What’s wrong with buying E15 petrol or any fuel with bio-fuel in it (btw, why does my VW positively insist on No Biodiesel – German innit. What happened to the Energywnedytungendiything?)
Oops. Distracted. Try again.
Get some E15 petrol and double it up with water. Let it sit.
The alcohol will attach to the water and sink.
Float the top layer (petrol) off and you’re left with vodka basically

E.G. Get 10 litres E15 petrol, add 1.5 litres of water and you get 8.5 litres pure petrol and 3 litres of 50% ABV vodka. Wicked innit.
The outlay will be £13 at today’s prices but will net you booze worth £30 and 2 gallons of fuel for free.
Wotz not 2 like?

Great also how the unit of energy (= The Joule) and as used by Climate Scientists in all their measurements of climate and subsequent calculations, was invented by the son of a brewer.
It is sooooo reassuring that they never confuse temperature with energy. A lot of people do you know.

We are in such safe hands, conscientious hard working scientists who never worry about the price of beer or when they can next piss-off down the pub – like journalists do for example.
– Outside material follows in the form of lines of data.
--- src/rtl/regfile_wordline_ctrl.sv ---
// Register-file port controller: registered one-hot read/write wordlines, pending-destination
// scoreboard, RAW hazard and write->read bypass flags. Optional macro: ZERO_REG_EN.
module regfile_wordline_ctrl #(
  parameter int ADDR_W = 4,
  parameter int NUM_RD = 2
) (
  input  logic                             clk_i,
  input  logic                             rst_i,
  input  logic [NUM_RD-1:0]                rd_en_i,
  input  logic [NUM_RD*ADDR_W-1:0]         rd_addr_i,
  input  logic                             wr_en_i,
  input  logic [ADDR_W-1:0]                wr_addr_i,
  input  logic                             iss_valid_i,
  input  logic                             iss_dst_en_i,
  input  logic [ADDR_W-1:0]                iss_dst_i,
  output logic [NUM_RD*(2**ADDR_W)-1:0]    rd_wl_o,
  output logic [(2**ADDR_W)-1:0]           wr_wl_o,
  output logic [NUM_RD-1:0]                rd_byp_o,
  output logic [NUM_RD-1:0]                rd_haz_o,
  output logic [ADDR_W:0]                  pend_cnt_o
);

  localparam int DEPTH = 2**ADDR_W;

`ifdef ZERO_REG_EN
  localparam logic ZeroReg = 1'b1;
`else
  localparam logic ZeroReg = 1'b0;
`endif

  logic [DEPTH-1:0]        pend_q, pend_d;
  logic [NUM_RD*DEPTH-1:0] rd_wl_q, rd_wl_d;
  logic [DEPTH-1:0]        wr_wl_q, wr_wl_d;
  logic [NUM_RD-1:0]       byp_q, byp_d;
  logic [NUM_RD-1:0]       haz_q, haz_d;
  logic [ADDR_W:0]         cnt_q, cnt_d;
  logic [ADDR_W-1:0]       rd_addr_p;
  logic                    hit_p;

  // Scoreboard: a new issue wins over a same-cycle writeback to the same entry.
  always_comb begin
    pend_d  = pend_q;
    wr_wl_d = '0;
    cnt_d   = '0;
    if (wr_en_i && !(ZeroReg && wr_addr_i == '0)) begin
      wr_wl_d[wr_addr_i] = 1'b1;
    end
    for (int i = 0; i < DEPTH; i++) begin
      if (iss_valid_i && iss_dst_en_i && iss_dst_i == ADDR_W'(i) && !(ZeroReg && i == 0)) begin
        pend_d[i] = 1'b1;
      end else if (wr_en_i && wr_addr_i == ADDR_W'(i)) begin
        pend_d[i] = 1'b0;
      end
      cnt_d = cnt_d + (ADDR_W+1)'(pend_d[i]);
    end
  end

  // Hazards look at pend_q, so an issue this cycle is only seen by next cycle's reads.
  always_comb begin
    rd_wl_d   = '0;
    byp_d     = '0;
    haz_d     = '0;
    rd_addr_p = '0;
    hit_p     = 1'b0;
    for (int p = 0; p < NUM_RD; p++) begin
      rd_addr_p = rd_addr_i[p*ADDR_W +: ADDR_W];
      hit_p     = rd_en_i[p] && wr_en_i && (rd_addr_p == wr_addr_i)
                  && !(ZeroReg && rd_addr_p == '0);
      if (rd_en_i[p]) begin
        rd_wl_d[p*DEPTH + int'(rd_addr_p)] = 1'b1;
      end
      byp_d[p] = hit_p;
      haz_d[p] = rd_en_i[p] && pend_q[rd_addr_p] && !hit_p
                 && !(ZeroReg && rd_addr_p == '0);
    end
  end

  always_ff @(posedge clk_i) begin
    if (rst_i) begin
      pend_q  <= '0;
      rd_wl_q <= '0;
      wr_wl_q <= '0;
      byp_q   <= '0;
      haz_q   <= '0;
      cnt_q   <= '0;
    end else begin
      pend_q  <= pend_d;
      rd_wl_q <= rd_wl_d;
      wr_wl_q <= wr_wl_d;
      byp_q   <= byp_d;
      haz_q   <= haz_d;
      cnt_q   <= cnt_d;
    end
  end

  assign rd_wl_o    = rd_wl_q;
  assign wr_wl_o    = wr_wl_q;
  assign rd_byp_o   = byp_q;
  assign rd_haz_o   = haz_q;
  assign pend_cnt_o = cnt_q;

endmodule

--- config.mk ---
export PLATFORM = sky130hd
export DESIGN_NAME = regfile_wordline_ctrl
export DESIGN_NICKNAME = d
export VERILOG_FILES = /design/src/rtl/regfile_wordline_ctrl.sv
export SDC_FILE = /design/constraint.sdc
export NUM_CORES = 1
export LEC_CHECK = 0
export ABC_CLOCK_PERIOD_IN_PS = 11000
export CORE_ASPECT_RATIO = 2
export CORE_MARGIN = 1.5
export CORE_UTILIZATION = 39
export CTS_BUF_LIST = sky130_fd_sc_hd__clkbuf_4 sky130_fd_sc_hd__clkbuf_8
export CTS_CLUSTER_SIZE = 25
export DETAILED_ROUTE_END_ITERATION = 16
export PLACE_DENSITY = 0.66
export SKIP_LAST_GASP = 1
export SLEW_MARGIN = 5
export SYNTH_ARGS = -nofsm -noshare
export SYNTH_HDL_FRONTEND = slang
export SYNTH_SLANG_ARGS = --single-unit
--- constraint.sdc ---
create_clock -name clk_i -period 11 [get_ports clk_i]
set_input_delay 2.2 -clock clk_i [delete_from_list [all_inputs] [get_ports clk_i]]
set_output_delay 2.2 -clock clk_i [all_outputs]
set_load 0.03 [all_outputs]
==> out/qor.yml <==
run_status:
  status: "finished clean"
finish:
  finish.instance_area_um2: 4093
  final_net_count: 417
  final_layout_size_suffix_gt1_share_pct: 6.789
  fin_cells: 477
  antenna_diode_count: 0
  most-common-layout-cells: "sky130_fd_sc_hd__clkdlybuf4s50_1, sky130_fd_sc_hd__dfxtp_1, sky130_fd_sc_hd__nor2_1, sky130_fd_sc_hd__nand2_1, sky130_fd_sc_hd__inv_1"
  syn2layout_area_growth_pct: 34.39
  final_common_cell: "sky130_fd_sc_hd__clkdlybuf4s50_1"
pwr:
  switchingPower_mw: 0.1294
  p_sw_share_pct: 23.22
  max-vdd-ir-drop_mv: 0.07728
  combPwrFrac_pct: 10.3
  cellLeakagePower_nw: 1.611
  power.internal_mw: 0.4278
  seqPwrFrac_pct: 48.3
  p_per_area_nw_per_um2: 136.2
  clockPowerShare_pct: 41.3
synth:
  proportion_of_synthesized_chip_area_in_sequential_cells_pct: 47.99
  synth_area_leaders: "sky130_fd_sc_hd__dfxtp_1, sky130_fd_sc_hd__nor2_1, sky130_fd_sc_hd__fa_1"
  ffs_latches_synth: 73
  yosys_warnings: 0
  yosys.cell_types.count: 36
  synthesis.nets: 343
  netlist_area_um2: 3045
  synth.avg_cell_area_um2: 9.985
  synthCells: 305
  synth_largest_type_area_fraction_pct: 47.99
  synth_top_area_cell: "sky130_fd_sc_hd__dfxtp_1"
worst_hold_path:
  min-delay-path-class: "reg2reg"
  hold-path-cell-count: 2
setup_path:
  worst-path-buf-inv: 6
  reg2reg_depth: 15
  timing.setup.critical_path_class: "in2reg"
  timing.critical_path.to_type: "flop"
  crit_family: "adder cells"
  r2r_setup_slack_ns: 7.18
  critical_path_cell_count: 17
  startpoint_type: "input pin"
  path_cells: "clkdlybuf4s50_1 > nor2b_1 > nand2_1 > a32oi_1 > fa_1 > inv_1 > fa_1 > fa_1 > inv_1 > fa_1 > inv_1 > ha_1 > inv_1 > fa_1 > inv_1 > a21oi_1 > nor3b_1"
  cp_slowest_stage_delay_ns: 0.68
  critPathArrivalTime_ns: 6.71
  crit_path_max_fanout: 8
  critPathSlowestCell: "sky130_fd_sc_hd__clkdlybuf4s50_1"
  critical_path_required_ns: 11.27
clock_network:
  clkSlewWorstSetupHoldPaths_ns: 0.07
  clock_tree_root: "sky130_fd_sc_hd__clkbuf_8"
  cts_setup_buffers: 0
  cts_buffer_depth: 2
  post_cts.resized_instances: 0
  cts-buffers-inserted: 9
  cts_num_sinks: 73
  insertion_delay_to_the_later_sink_of_the_worst_skew_pair_ns: 0.35
  tritoncts: "done"
  htreeDepth: 3
  cts_hold_buf: 0
job:
  max-cap-violations: 0
global_routing:
  global_route.overflow_total: 0
  pin_count_of_the_biggest_net_entering_global_routing: 30
  first_global_vias: 2402
  grt_first_pass_wirelength_um: 11950
  gr-usage-all-layers_pct: 19.30
  grt_antenna_before_repair: 0
die:
  floorplan.io_pins: 80
  chipHeight_um: 128.0
  floorplan.initialDensity_pct: 40.07
  row_count: 45
  core_region_area_um2: 7601
  dieWidth_um: 65.49
  floorplan.die_area_um2: 8380
sta:
  clock.fmax_mhz: 155.3
  timing.slew.headroom_pct: 68.45
  worst_slew_pin_slew_ns: 0.4732
  worst_hold_slack_ns: 0.5894
  final_min_period_over_clock_period_pct: 58.55
  report.final.slew_viol_count: 0
  layout_setup_ws_ns: 4.560
  grt_setup_unrepaired: "false"
  final-hold-violation-count: 0
  final_setup_fails: 0
  totalNegativeSetupSlack_ns: 0
  worst_clock_skew_ns: 0.01398
  finalCriticalPeriod_ns: 6.440
placement:
  port_buffers: 79
  dp_hpwl_um: 5931
  dpl.cell_count: 462
  place_area_um2: 3870
  place_ws_ns: 4.274
  globalplace.congestion: 0.9185
route:
  routed_wire_length_per_instance_um: 15.71
  antenna_left: 0
  drt-total-wl_um: 7494
  detailedRoute.firstPassIterationCount: 4
  detail_route.drc_violations: 0
  post_drt_via_cell_ratio: 5.092
  via_count: 2429
  dr.first_iter.drc_count: 144
-- cell usage after synthesis (all sizes together) --
library cell,n
a21o,1
nand2,20
o31a,2
nand4,5
or3b,3
a22oi,2
xnor2,2
nand3b,9
ha,5
o21ai,3
buf,14
nand2b,7
or2,1
and3b,2
a32o,1
or3,1
nor2b,14
nor3b,2
nor3,11
dfxtp,73
a22o,6
inv,15
xor2,8
mux4,8
nor2,60
a32oi,4
and3,3
fa,10
clkbuf,3
nand3,7
a21oi,3
-- worst min-delay path, cell delays in order (launching register included) --
cell and delay, ns:
sky130_fd_sc_hd__dfxtp_1 0.35, sky130_fd_sc_hd__o21ai_0 0.12, sky130_fd_sc_hd__a21oi_1 0.08
-- power by group through the flow --
stage               registers (mW)  logic [mW]  clock network [mW]
global placement             0.275      0.0570                   0
global route                 0.269      0.0632               0.245
finish                       0.269      0.0577               0.230
CTS                          0.269      0.0579               0.235
floorplan                    0.281      0.0305                   0
detailed placement           0.275      0.0578                   0
-- flip-flops by register name, summed over array words and instances, names as in the netlist --
signal	count
pend_cnt_o	5
pend_q	16
rd_byp_o	2
rd_haz_o	2
rd_wl_o	32
wr_wl_o	16
-- cell type report --
class / count / area (µm²)
inverter: 15 / 56.30
timing repair buffer: 80 / 798.3
clock inverter: 4 / 77.57
tap: 94 / 117.6
clock buffer: 11 / 145.1
sequential: 73 / 1461
multi-input combinational: 200 / 1436
fill: 730 / 3508
-- per-layer routing --
layer / GRT usage [%] / share of wire [%] / vias to the layer above / wire, µm
li1: - / - / 1166 / -
met3: 3.424 / 4.6 / 31 / 344
met5: 0 / 0 / - / 0
met1: 19.03 / 34 / 1135 / 2583
met2: 34.87 / 56 / 97 / 4170
met4: 13.85 / 5.3 / 0 / 395
-- final timing paths --
path / startpoint / end
max: wr_addr_i[0] / pend_cnt_o[4]
min: pend_q[7] / pend_q[7]
max reg2reg: pend_q[11] / pend_cnt_o[4]
min reg2reg: pend_q[7] / pend_q[7]
-- through the flow --
stage	utilization (%)	total power, mW
floorplan	-	0.3112
global placement	50.91	0.3324
detailed placement	50.91	0.3331
CTS	53.84	0.5624
global route	53.84	0.5777
finish	53.84	0.5572
-- cells by family after synthesis --
kind of cell | synth area share [%]
buffers and inverters | 4.848
AOI/OAI and AO/OA | 5.505
muxes | 6.409
xor gates and xnor gates | 2.876
DFF | 47.99
and+or+nand+nor | 23.75
adders and majority gates | 8.628
Power figures use the tool's default switching activity.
Of course in those olden days, they knew how to live and went through 4 or 5 pints of the stuff every day. The small town near where I used to live, at one point in history, had 50 public houses. Serving a population at the time of 500. Epic.
When I was last there 2 years ago, there was one hotel bar and 2 pubs (one of which was struggling) serving a population of nearly 5,000. Really strangely, there was never a queue to get served either.
Big thanks to The Puritans.

Another puzzle was, why the beer that Joule’s father brewed was never more than 0.5% alcohol – maybe Climate Change had wasted the barley crop in those olden days also?
Even more oddly, what I’m drinking right now is 0.5% alcohol and advertised as ‘Alcohol Free’

So what’s the requirement for strong beer – Puritans again by any chance.
Then not so long ago, the landlord here (Timothy Martin, an ardent Brexiteer) informed the punters in his 1,000 or so pubs, that for every 3 pints of beer you bought, you got to drink 2 of them and one of them was for The Chancellor of the Exchequer. Nice.
Have UEA got an answer for that?
Silly me, course they have. More research and more tax.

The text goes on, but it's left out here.